How to Prevent Shin Splints

Do your shins throb and ache after your daily run, walk or hike?  

If you have shin splints (technically called medial tibial stress syndrome), you might notice tenderness, soreness or pain along the inner side of your shinbone and mild swelling in your lower leg. At first, the pain might stop when you stop exercising. Eventually, however, the pain can be continuous and might progress to a stress reaction or stress fracture. This a result of stress on your shinbone and the connective tissues that attach muscles to your bones that causes them to get inflamed and painful.

Shin splints are often the result of

  • Overpronation — when the impact of a step makes your foot’s arch collapse
  • Shoes that don’t fit well or provide good support
  • Skipping the dynamic warmup exercise or cooldown stretches
  • Weak ankles, hips, or core muscles

These are all common problems and, fortunately, they are easily solvable.

However, the most common cause on shin splints is an abrupt change in intensity or sudden increase in the distance of a workout schedule. Muscles are forced to work harder, which can lead to inflammation of the lower leg muscles and even those that are used in lifting the foot. A change in terrain or surface can also influence whether or not you experience shin splints. Soft terrain such as dirt trails is always the easiest on shin splints while hard concrete is undeniably the worst. If you do plan to run or walk on concrete, make sure to adjust the distance and frequency of your runs and walks to ensure you are not over-doing it.  If you can choose a different terrain, even better!

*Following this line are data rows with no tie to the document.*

`config.mk`:
```
export PLATFORM = sky130hd
export DESIGN_NAME = ddrsq_ctrl_flat
export DESIGN_NICKNAME = d
export VERILOG_FILES = /design/src/rtl/ddrsq_pkg.sv /design/src/rtl/ddrsq_link_if.sv /design/src/rtl/ddrsq_ctrl.sv /design/src/flat_wrapper.sv
export SDC_FILE = /design/constraint.sdc
export NUM_CORES = 1
export LEC_CHECK = 0
export ABC_AREA = 1
export BUFFER_PORTS_ARGS = -buffer_cell sky130_fd_sc_hd__buf_2
export CAP_MARGIN = 40
export CORE_ASPECT_RATIO = 1.1
export CORE_MARGIN = 1.5
export CORE_UTILIZATION = 28
export DETAILED_ROUTE_END_ITERATION = 16
export PLACE_DENSITY = 0.45
export SYNTH_ARGS = -nofsm -noshare
export SYNTH_HDL_FRONTEND = slang
export SYNTH_SLANG_ARGS = --single-unit
```
`constraint.sdc`:
```
create_clock -name i_clock -period 4.3 [get_ports i_clock]
set_clock_uncertainty 0.2 [all_clocks]
set_input_delay 0 -clock i_clock [delete_from_list [all_inputs] [get_ports i_clock]]
set_output_delay 0 -clock i_clock [all_outputs]
set_load 0.05 [all_outputs]
```
`src/rtl/ddrsq_pkg.sv`:
```
package ddrsq_pkg;
   // command encodings on the link (cs/ras/cas/we folded into a code)
   typedef enum logic [2:0] {
      DDRSQ_CMD_NOP  = 3'h0,
      DDRSQ_CMD_ACT  = 3'h1,
      DDRSQ_CMD_RD   = 3'h2,
      DDRSQ_CMD_RDA  = 3'h3,
      DDRSQ_CMD_WR   = 3'h4,
      DDRSQ_CMD_PRE  = 3'h5,
      DDRSQ_CMD_SREF = 3'h6,
      DDRSQ_CMD_SRX  = 3'h7
   } ddrsq_cmd_type;

   localparam int unsigned DDRSQ_DW    = 16;
   localparam int unsigned DDRSQ_BANKS = 8;
   localparam int unsigned DDRSQ_BAW   = 3;

   // latencies in clocks
   localparam logic [3:0] DDRSQ_AL   = 4'h2;
   localparam logic [3:0] DDRSQ_CL   = 4'h3;
   localparam logic [3:0] DDRSQ_RL   = DDRSQ_AL + DDRSQ_CL;
   localparam logic [3:0] DDRSQ_WL   = DDRSQ_RL - 4'h1;
   // data beats per burst, one per clock slot at single data rate on this model
   localparam logic [3:0] DDRSQ_BL4  = 4'h2;
   localparam logic [3:0] DDRSQ_BL8  = 4'h4;
   localparam int unsigned DDRSQ_PIPE = 16;

   // self refresh exit and termination timings, in ps and clocks
   localparam int unsigned DDRSQ_CLK_PS    = 8000;
   localparam int unsigned DDRSQ_TAOFD_PS  = 16000;
   localparam int unsigned DDRSQ_TXSNR_PS  = 200000;
   localparam int unsigned DDRSQ_TXSRD_CK  = 200;
   localparam int unsigned DDRSQ_TAOFD_CK  =
      (DDRSQ_TAOFD_PS + DDRSQ_CLK_PS - 1) / DDRSQ_CLK_PS;
   localparam int unsigned DDRSQ_TXSNR_CK  =
      (DDRSQ_TXSNR_PS + DDRSQ_CLK_PS - 1) / DDRSQ_CLK_PS;
   localparam int unsigned DDRSQ_CNTW      = 9;
endpackage

```
`src/rtl/ddrsq_link_if.sv`:
```
`timescale 1ns/10ps
interface ddrsq_link_if;
   import ddrsq_pkg::*;
   ddrsq_cmd_type          cmd;
   logic [DDRSQ_BAW-1:0]   bank;
   logic                   bl8;
   logic                   odt;
   logic [DDRSQ_DW-1:0]    wdata;
   logic                   wvalid;
   logic [DDRSQ_DW-1:0]    rdata;
   logic                   rvalid;

   modport device (input cmd, bank, bl8, odt, wdata, wvalid,
                   output rdata, rvalid);
   modport ctrl   (output cmd, bank, bl8, odt, wdata, wvalid,
                   input rdata, rvalid);
endinterface

```
`src/rtl/ddrsq_ctrl.sv`:
```
`timescale 1ns/10ps
module ddrsq_ctrl
   import ddrsq_pkg::*;
(
   // clock and reset
   input  wire logic                  i_clock,
   input  wire logic                  i_rst_b,
   // link
   ddrsq_link_if.ctrl                 link,
   // user request: command held until accepted
   input  wire logic                  i_req,
   input  wire ddrsq_cmd_type         i_cmd,
   input  wire logic [DDRSQ_BAW-1:0]  i_bank,
   input  wire logic                  i_bl8,
   input  wire logic                  i_odt_want,
   input  wire logic [DDRSQ_DW-1:0]   i_wdata,
   input  wire logic                  i_wvalid,
   output logic                       o_ack,
   // user read data
   output logic      [DDRSQ_DW-1:0]   o_rdata,
   output logic                       o_rvalid
);
   logic [DDRSQ_CNTW-1:0]  xsrd_r;
   logic [DDRSQ_CNTW-1:0]  xsnr_r;
   logic [DDRSQ_CNTW-1:0]  aofd_r;
   logic [DDRSQ_CNTW-1:0]  gap_r;
   logic [DDRSQ_BANKS-1:0] open_r;
   logic                   sref_r;
   logic                   odt_r;
   logic                   ack_r;
   ddrsq_cmd_type          cmd_r;
   logic [DDRSQ_BAW-1:0]   bank_r;
   logic                   bl8_r;
   logic [DDRSQ_DW-1:0]    rd_r;
   logic                   rv_r;
   logic                   ok;

   wire req_rd = (i_cmd == DDRSQ_CMD_RD) || (i_cmd == DDRSQ_CMD_RDA);
   wire req_rw = req_rd || (i_cmd == DDRSQ_CMD_WR);

   ////////////////////////////////////////////////////////////////////////
   // gate each request on the timers and bank state
   always_comb begin
      ok = 1'b1;
      if (sref_r) ok = (i_cmd == DDRSQ_CMD_SRX);
      else if (req_rd && xsrd_r != '0) ok = 1'b0;
      else if (!req_rd && xsnr_r != '0 && i_cmd != DDRSQ_CMD_NOP)
         ok = 1'b0;
      if (req_rw && (gap_r != '0 || !open_r[i_bank])) ok = 1'b0;
      if (i_cmd == DDRSQ_CMD_SREF && (open_r != '0 || odt_r
          || aofd_r != '0)) ok = 1'b0;
   end

   ////////////////////////////////////////////////////////////////////////
   // command issue and bank tracking
   always_ff @(posedge i_clock) begin
      if (!i_rst_b) begin
         cmd_r  <= DDRSQ_CMD_NOP;
         bank_r <= '0;
         bl8_r  <= 1'b0;
         ack_r  <= 1'b0;
         open_r <= '0;
         sref_r <= 1'b0;
      end else begin
         cmd_r <= DDRSQ_CMD_NOP;
         ack_r <= 1'b0;
         if (i_req && ok && !ack_r) begin
            cmd_r  <= i_cmd;
            bank_r <= i_bank;
            bl8_r  <= i_bl8;
            ack_r  <= 1'b1;
            case (i_cmd)
               DDRSQ_CMD_ACT:  open_r[i_bank] <= 1'b1;
               DDRSQ_CMD_PRE,
               DDRSQ_CMD_RDA:  open_r[i_bank] <= 1'b0;
               DDRSQ_CMD_SREF: sref_r <= 1'b1;
               DDRSQ_CMD_SRX:  sref_r <= 1'b0;
               default: ;
            endcase
         end
      end
   end

   // burst spacing: 2 clocks at bl4, 4 at bl8 keeps data gapless
   always_ff @(posedge i_clock) begin
      if (!i_rst_b) begin
         gap_r <= '0;
      end else if (i_req && ok && !ack_r && req_rw) begin
         // holds off beats-1 edges, so the next rd/wr lands beats clocks later
         gap_r <= DDRSQ_CNTW'(i_bl8 ? DDRSQ_BL8 - 4'h1 : DDRSQ_BL4 - 4'h1);
      end else if (gap_r != '0) begin
         gap_r <= gap_r - 1'b1;
      end
   end

   ////////////////////////////////////////////////////////////////////////
   // exit timers start on the exit command; termination timer on an odt drop not caused by ack_r alone
   always_ff @(posedge i_clock) begin
      if (!i_rst_b) begin
         xsrd_r <= '0;
         xsnr_r <= '0;
      end else if (i_req && ok && !ack_r && i_cmd == DDRSQ_CMD_SRX) begin
         xsrd_r <= DDRSQ_CNTW'(DDRSQ_TXSRD_CK);
         xsnr_r <= DDRSQ_CNTW'(DDRSQ_TXSNR_CK);
      end else begin
         if (xsrd_r != '0) xsrd_r <= xsrd_r - 1'b1;
         if (xsnr_r != '0) xsnr_r <= xsnr_r - 1'b1;
      end
   end

   // termination held off in self refresh and until tXSRD expires
   always_ff @(posedge i_clock) begin
      if (!i_rst_b) begin
         odt_r  <= 1'b0;
         aofd_r <= '0;
      end else begin
         odt_r <= i_odt_want && !sref_r && xsrd_r == '0 && !ack_r;
         if (odt_r && !(i_odt_want && !sref_r && xsrd_r == '0))
            aofd_r <= DDRSQ_CNTW'(DDRSQ_TAOFD_CK);
         else if (aofd_r != '0)
            aofd_r <= aofd_r - 1'b1;
      end
   end

   // read data registered to the user
   always_ff @(posedge i_clock) begin
      if (!i_rst_b) begin
         rd_r <= '0;
         rv_r <= 1'b0;
      end else begin
         rd_r <= link.rdata;
         rv_r <= link.rvalid;
      end
   end

   assign link.cmd    = cmd_r;
   assign link.bank   = bank_r;
   assign link.bl8    = bl8_r;
   assign link.odt    = odt_r;
   assign link.wdata  = i_wdata;  // data timed by the user at WL
   assign link.wvalid = i_wvalid;
   assign o_ack       = ack_r;
   assign o_rdata     = rd_r;
   assign o_rvalid    = rv_r;
endmodule

```
`src/flat_wrapper.sv`:
```
// flat-port wrapper written by rule: the top's interface ports become plain ports
module ddrsq_ctrl_flat import ddrsq_pkg::*;
  (i_clock, i_rst_b, i_req, i_cmd, i_bank, i_bl8, i_odt_want, i_wdata, i_wvalid, o_ack, o_rdata, o_rvalid, link_cmd, link_bank, link_bl8, link_odt, link_wdata, link_wvalid, link_rdata, link_rvalid);
  ddrsq_link_if link_i ();
  input  wire logic i_clock;
  input  wire logic i_rst_b;
  input  wire logic i_req;
  input  wire ddrsq_cmd_type i_cmd;
  input  wire logic [DDRSQ_BAW-1:0] i_bank;
  input  wire logic i_bl8;
  input  wire logic i_odt_want;
  input  wire logic [DDRSQ_DW-1:0] i_wdata;
  input  wire logic i_wvalid;
  output logic o_ack;
  output logic      [DDRSQ_DW-1:0] o_rdata;
  output logic o_rvalid;
  output wire logic [$bits(link_i.cmd)-1:0] link_cmd;
  output wire logic [$bits(link_i.bank)-1:0] link_bank;
  output wire logic [$bits(link_i.bl8)-1:0] link_bl8;
  output wire logic [$bits(link_i.odt)-1:0] link_odt;
  output wire logic [$bits(link_i.wdata)-1:0] link_wdata;
  output wire logic [$bits(link_i.wvalid)-1:0] link_wvalid;
  input wire logic [$bits(link_i.rdata)-1:0] link_rdata;
  input wire logic [$bits(link_i.rvalid)-1:0] link_rvalid;
  assign link_cmd = link_i.cmd;
  assign link_bank = link_i.bank;
  assign link_bl8 = link_i.bl8;
  assign link_odt = link_i.odt;
  assign link_wdata = link_i.wdata;
  assign link_wvalid = link_i.wvalid;
  assign link_i.rdata = link_rdata;
  assign link_i.rvalid = link_rvalid;
  ddrsq_ctrl u_core (.i_clock(i_clock), .i_rst_b(i_rst_b), .link(link_i), .i_req(i_req), .i_cmd(i_cmd), .i_bank(i_bank), .i_bl8(i_bl8), .i_odt_want(i_odt_want), .i_wdata(i_wdata), .i_wvalid(i_wvalid), .o_ack(o_ack), .o_rdata(o_rdata), .o_rvalid(o_rvalid));
endmodule
```
### After elaboration in Yosys (flattened, before gate mapping)

Index checks and enable logic that the tools add are counted.

* output and inout bits: 43
* flip-flop bits (word level): 71
* bits of input ports: 45

* eq/ne operators: 7
* reductions and logical operators: 43
* muxes and demuxes: 21
* $add $sub $neg: 4
* $lt $le $gt $ge: 2
* bitwise operators: 4

Operators with widths (count)
* nonzero test 9 bit: 4
* subtractor 9 x 1 -> 9 bit (second input constant): 4
* two-way mux 9 bit: 2
* two-way mux 8 bit: 2
* case mux 8 bit (2 select lines): 1
* logical AND 1 bit: 14
* == test 3 bit (second input constant): 4
* nonzero test 2 bit: 6
* two-way mux 5 bit: 2
* logical NOT 9 bit: 1
* AND 8 bit: 1
* two-way mux 1 bit: 8
* NOT 8 bit: 1
* bitwise OR 8 bit: 1
* nonzero test 8 bit: 1
* == test 3 x 2 -> 1 bit (second input constant): 2
* two-way mux 2 bit: 3
* AND reduction 2 bit: 3
* OR reduction 2 bit: 3
* logical NOT 1 bit: 5
* logical OR 1 bit: 5
* less-than comparator 3 x 4 -> 1 bit (second input constant): 1
* binary-select mux 1 bit (select 3 bit): 1
* demux 1 bit (select 3 bit): 1
* other kinds (5): 5

### Depth between registers and ports, before layout

* depth after elaboration: 14
* gate-level depth with buffers: 15
* mapped depth without buffers: 13

### Worst setup path before layout

OpenSTA, ideal clock, no wires.

* kind: register to register
* from: register u_core.aofd_r[0]
* to: register u_core.xsnr_r[6]
* period minus slack after synthesis: 1.913 ns
* cell stages (with the launch flop): 13
* setup slack: 2.387 ns
* data arrival time: 1.599 ns
* cells stage by stage: dfxtp_1 -> inv_1 -> ha_1 -> nand3_2 -> nor2_4 -> nand2_1 -> nand2_1 -> nand2_2 -> nor2_4 -> nand4_4 -> nand2_1 -> buf_4 -> nor2_1

* cells in the longest elaborated chain, start to end: 8

RTL lines
* start: declaration: line ddrsq_ctrl.sv:25 `logic [DDRSQ_CNTW-1:0] aofd_r;`
* start signal: assignment: line ddrsq_ctrl.sv:119 `aofd_r <= DDRSQ_CNTW'(DDRSQ_TAOFD_CK);`
* start signal: assignment: line ddrsq_ctrl.sv:121 `aofd_r <= aofd_r - 1'b1;`
* nonzero test 9 bit: line ddrsq_ctrl.sv:51 `|| aofd_r != '0)) ok = 1'b0;`
* logical OR 1 bit: line ddrsq_ctrl.sv:51
* logical AND 1 bit: line ddrsq_ctrl.sv:50 `if (i_cmd == DDRSQ_CMD_SREF && (open_r != '0 || odt_r`
* two-way mux 1 bit: line ddrsq_ctrl.sv:50
* logical AND 1 bit (3 in series): line ddrsq_ctrl.sv:102 `end else if (i_req && ok && !ack_r && i_cmd == DDRSQ_CMD_SRX) begin`
* OR reduction 2 bit (no source line)
* end signal: assignment: line ddrsq_ctrl.sv:104 `xsnr_r <= DDRSQ_CNTW'(DDRSQ_TXSNR_CK);`
* end signal: assignment: line ddrsq_ctrl.sv:107 `if (xsnr_r != '0) xsnr_r <= xsnr_r - 1'b1;`
* end: declaration: line ddrsq_ctrl.sv:24 `logic [DDRSQ_CNTW-1:0] xsnr_r;`

No other way between the ends.
A chain may end at the register's enable or synchronous reset.

### Worst setup path after layout

* from: register u_core.aofd_r[0]
* to: register u_core.xsnr_r[7]

The elaborated chain is that of the path after synthesis.

==> out/metrics.yaml <==
power:
  p_total_w: 0.00266
  peakVddDrop_mv: 0.203
  p_leak_nw: 2.13
  p_per_area_mw_per_mm2: 597
cts:
  numCtsBuffers: 9
  clock_sinks: 71
  clk_latency_ps: 330
  cts_buffer_depth: 2
  clk_pin_slew_ps: 60
  h-tree-depth: 3
  cts_tree: "yes"
  cts_root_buf: "clkbuf_16"
  cts_resized: 0
critical_path:
  worstPathRequired_ps: 4300
  cp-end-kind: "flop"
  path_cells: "inv_1, ha_1, nand3_2, nor2_4, nand2_1, nand2_1, nand2_2, nor2_4, nand4_4, nand2_1, nor2_1"
  cp_num_buf_inv: 1
  path_class: "reg -> reg"
  slowest_stage: "nand2_1"
  crit_family: "simple AND/OR/NAND/NOR gates"
  crit_arrival_ps: 2250
  worst-path-max-fanout: 13
  slowest_delay_ps: 410
  start_kind: "flop"
  path_common_cell: "nand2_1"
  rrSetupSlack_ps: 2050
yosys:
  ys_ff_latch: 71
  synth_nets: 510
  syn_area_per_cell_um2: 7.35
  synth_area_mm2: 0.00336
  synth-seq-area-share_pct: 42.3
  ys_types: 29
  synth_cells: 457
  ys_warn_count: 0
placement:
  pre_cts_ws_ps: 2010
  gp_congestion: 0.781
  hpwl_mm: 4.95
  placed_cell_area_mm2: 0.00362
  portBuffers: 53
sta:
  fin_ws_ps: 2050
  slew_headroom_pct: 50.6
  rsz0062_at_grt: "no"
  setup_viol: 0
  final_hold_viol_count: 1
  finalMaxSlewViolations: 0
  period_minus_slack_ps: 2250
  fin_tns_setup_ps: 0
  fmax_ghz: 0.444
  fin_worst_hold_slack_ps: -0.281
  timing.final.crit_share_pct: 52.4
  tightest_slew_ps: 741
min_path:
  hp-class: "in -> reg"
route:
  final_antenna_net_count: 0
  drc: 0
  dr_wl_met3_um: 332
  wl_met1_mm: 3.47
  top_layer: "met4"
  dr.pass1.iters: 4
  route.met2.wl_mm: 3.55
  vias: 3036
  avgViaCountPerCell: 4.31
  wire_per_inst_um: 10.6
  wl_mm: 7.49
  dr.first_iter.drc_count: 68
final_layout:
  area_growth_pct: 32.5
  nets: 602
  postLayoutCellArea_mm2: 0.00445
  insertedDiodeCount: 0
  postLayoutCoreUtil_pct: 38.4
  fillCellCount: 1216
  drive_gt1_share_pct: 15.0
global_route:
  antenna_found_initial: 0
  grt_overflow: 0
  track_usage_pct: 12.6
  grt_max_degree: 35
  grt_pass1_vias: 2913
  grt_pass1_wl_mm: 12.8
job:
  maxCapViolCount: 0
die:
  core_mm2: 0.0116
  die_h_um: 118
  die-area_mm2: 0.0127
  design.portCount: 88
  die_w_um: 107
  num_rows: 41
  initial_utilization_pct: 29.0
run_status:
  status: "finished with violations"
  failed_checks: "negative hold slack"
## synthesized netlist by cell type
cell type / instances / area, µm²
a21oi_1: 34 / 170
a31oi_1: 2 / 12.5
o211ai_1: 1 / 7.51
inv_4: 1 / 6.26
nand4_1: 9 / 56.3
nor3_1: 14 / 70.1
clkbuf_1: 5 / 18.8
nand3_1: 25 / 125
and2_1: 1 / 6.26
nor2_1: 51 / 191
nand2_4: 1 / 11.3
or2_2: 5 / 31.3
buf_4: 19 / 143
nand4_4: 1 / 21.3
o211a_1: 1 / 10.0
nor2_4: 3 / 33.8
buf_6: 2 / 22.5
nand2_1: 95 / 357
nand2_2: 2 / 12.5
buf_2: 1 / 5.00
xnor2_1: 4 / 35.0
nor3_4: 1 / 16.3
xor2_1: 15 / 131
ha_1: 8 / 100
inv_1: 72 / 270
o21ai_0: 10 / 50.1
dfxtp_1: 71 / 1420
a211oi_1: 2 / 15.0
nand3_2: 1 / 10.0
## per-layer routing
metal / vias to the layer above / track usage (%)
met3: 8 / 2.82
met4: 0 / 5.43
met1: 1361 / 15.3
met2: 75 / 21.1
met5: - / 0
li1: 1592 / -
## where the power goes
part | total (W) | internal, W | switching, W | leakage (nW)
clock | 0.000685 | 0.000405 | 0.000280 | 0.132
combinational | 0.00109 | 0.000417 | 0.000670 | 1.41
sequential | 0.000885 | 0.000803 | 0.0000816 | 0.585
total | 0.00266 | 0.00163 | 0.00103 | 2.13
## worst min-delay path, delay by kind of cell
kind,cells,cell delay (ps)
and+or+nand+nor,1,130
buffers and inverters,2,340
## cells in the final DEF, fill, tap and decap left out, types with 9 or more instances in the layout
| master | Yosys | routed |
|---|---|---|
| nand2_1 | 95 | 95 |
| clkbuf_16 | 0 | 9 |
| nor2_1 | 51 | 51 |
| xor2_1 | 15 | 15 |
| nand3_1 | 25 | 25 |
| a21oi_1 | 34 | 34 |
| dlygate4sd3_1 | 0 | 55 |
| o21ai_0 | 10 | 10 |
| inv_1 | 72 | 72 |
| buf_2 | 1 | 53 |
| nand4_1 | 9 | 9 |
| nor3_1 | 14 | 14 |
| dfxtp_1 | 71 | 71 |
## stage by stage
stage          hold slack (ps)  instances
2_1_floorplan             -102        457
3_3_place_gp              -199        633
3_5_place_dp              -199        633
4_1_cts                  0.139        704
5_1_grt                   50.0        704
6_report                -0.281        704
## area by class of cell
class	count	area, µm²	share of cell area (%)
flip-flops and latches	71	1420	31.9
multi-input cells	286	1470	33.1
inverters	73	277	6.21
clock buffers	11	243	5.45
repair buffers	108	816	18.3
clock inverters	5	33.8	0.759
well taps	150	188	4.22
## kinds of logic (layout without fill, tap and decap cells)
family                     count (synthesis)  count (layout)  share of synthesized area (%)
DFF                                       71              71                           42.3
AOI/OAI and AO/OA                         50              50                           7.89
xor gates and xnor gates                  19              19                           4.95
and+or+nand+nor                          209             209                           28.0
adders and majority gates                  8               8                           2.98
buffers and inverters                    100             197                           13.8
## path summary, 6_finish.rpt
path	endpoint	cells past startpoint	startpoint
setup / recovery	u_core.xsnr_r[7]	11	u_core.aofd_r[0]
hold reg to reg	u_core.aofd_r[0]	2	u_core.aofd_r[0]
hold / removal	u_core.o_rdata[12]	3	i_rst_b
setup reg to reg	u_core.xsnr_r[7]	11	u_core.aofd_r[0]
## repair_timing
item                                   4_1_cts  5_1_grt
endpoints found under the hold margin       58        0
buffers inserted                             0        0
hold buffers                                55        0
(Power assumes the default switching activity.)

The best remedy for shin splints is rest. While you are healing, feel free to take up a no-impact activity that won’t aggravate your shin splints while they heal, for example swimming or cycling.  However, if your shin splints don’t get better, or if they come back, your doctor may suggest you see a physical therapist. They can treat issues in your legs or the way you move that could be the cause of the problem. A therapist can also help ease the pain and guide your return to more activity. Your doctor can also check to make sure you don’t have tiny cracks in your tibia, commonly called a stress fracture.

But of course, the very best solution to shin splints is prevention!

Stretching and practicing correct biomechanics are two of the most basic ways to prevent the development of shin splints. Calf strengthening and calf stretches are especially important. Tight calves pull on the tibia, which then causes pain in the shin. Remember, if you want to prevent having tight calves – you need to stretch, stretch, stretch!

And don’t forget about your shoes! It’s a great idea to have several pairs of good athletic shoes, and regularly rotate the pair you use. Having at least two pairs of shoes “in rotation” and any given time help you avoid stress on your shins and joints. Remember that running and walking shoes should be replaced every 300-500 miles. And the harder the surfaces you run and walk on (i.e. concrete) the more likely you will need new shoes at 300 miles versus 500.